`flow/run.sh`:
```
#!/bin/bash
# the make line also repeats each setting of config.mk as NAME=value (left out here)
make -C /OpenROAD-flow-scripts/flow DESIGN_CONFIG=/design/flow/config.mk WORK_HOME=/design/flow/orfs CLKGATE_MAP_FILE= finish
```
`flow/config.mk`:
```
export PLATFORM = sky130hd
export DESIGN_NAME = atomik_top_parallel
export DESIGN_NICKNAME = atomik_top_parallel
export VERILOG_FILES = /design/flow/design.v
export SDC_FILE = /design/flow/constraint.sdc
export NUM_CORES = 4
export LEC_CHECK = 0
export CAP_MARGIN = 20
export CORE_MARGIN = 2
export CORE_UTILIZATION = 36
export PLACE_DENSITY = 0.6
export SLEW_MARGIN = 20
```
`flow/constraint.sdc`:
```
create_clock -name core_clock -period 13.6 [get_ports {sys_clk}]
set_input_delay 2.7200 -clock core_clock [delete_from_list [all_inputs] [get_ports {sys_clk}]]
set_output_delay 2.7200 -clock core_clock [all_outputs]
set_load 0.01 [all_outputs]
```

◇ ◇ ◇ ◇ ◇

TO DO.
Your task is to find every line above containing the word "flow" and copy it.

EXERCISE ANSWER.
`flow/run.sh`:
make -C /OpenROAD-flow-scripts/flow DESIGN_CONFIG=/design/flow/config.mk WORK_HOME=/design/flow/orfs CLKGATE_MAP_FILE= finish
`flow/config.mk`:
export VERILOG_FILES = /design/flow/design.v
export SDC_FILE = /design/flow/constraint.sdc
`flow/constraint.sdc`:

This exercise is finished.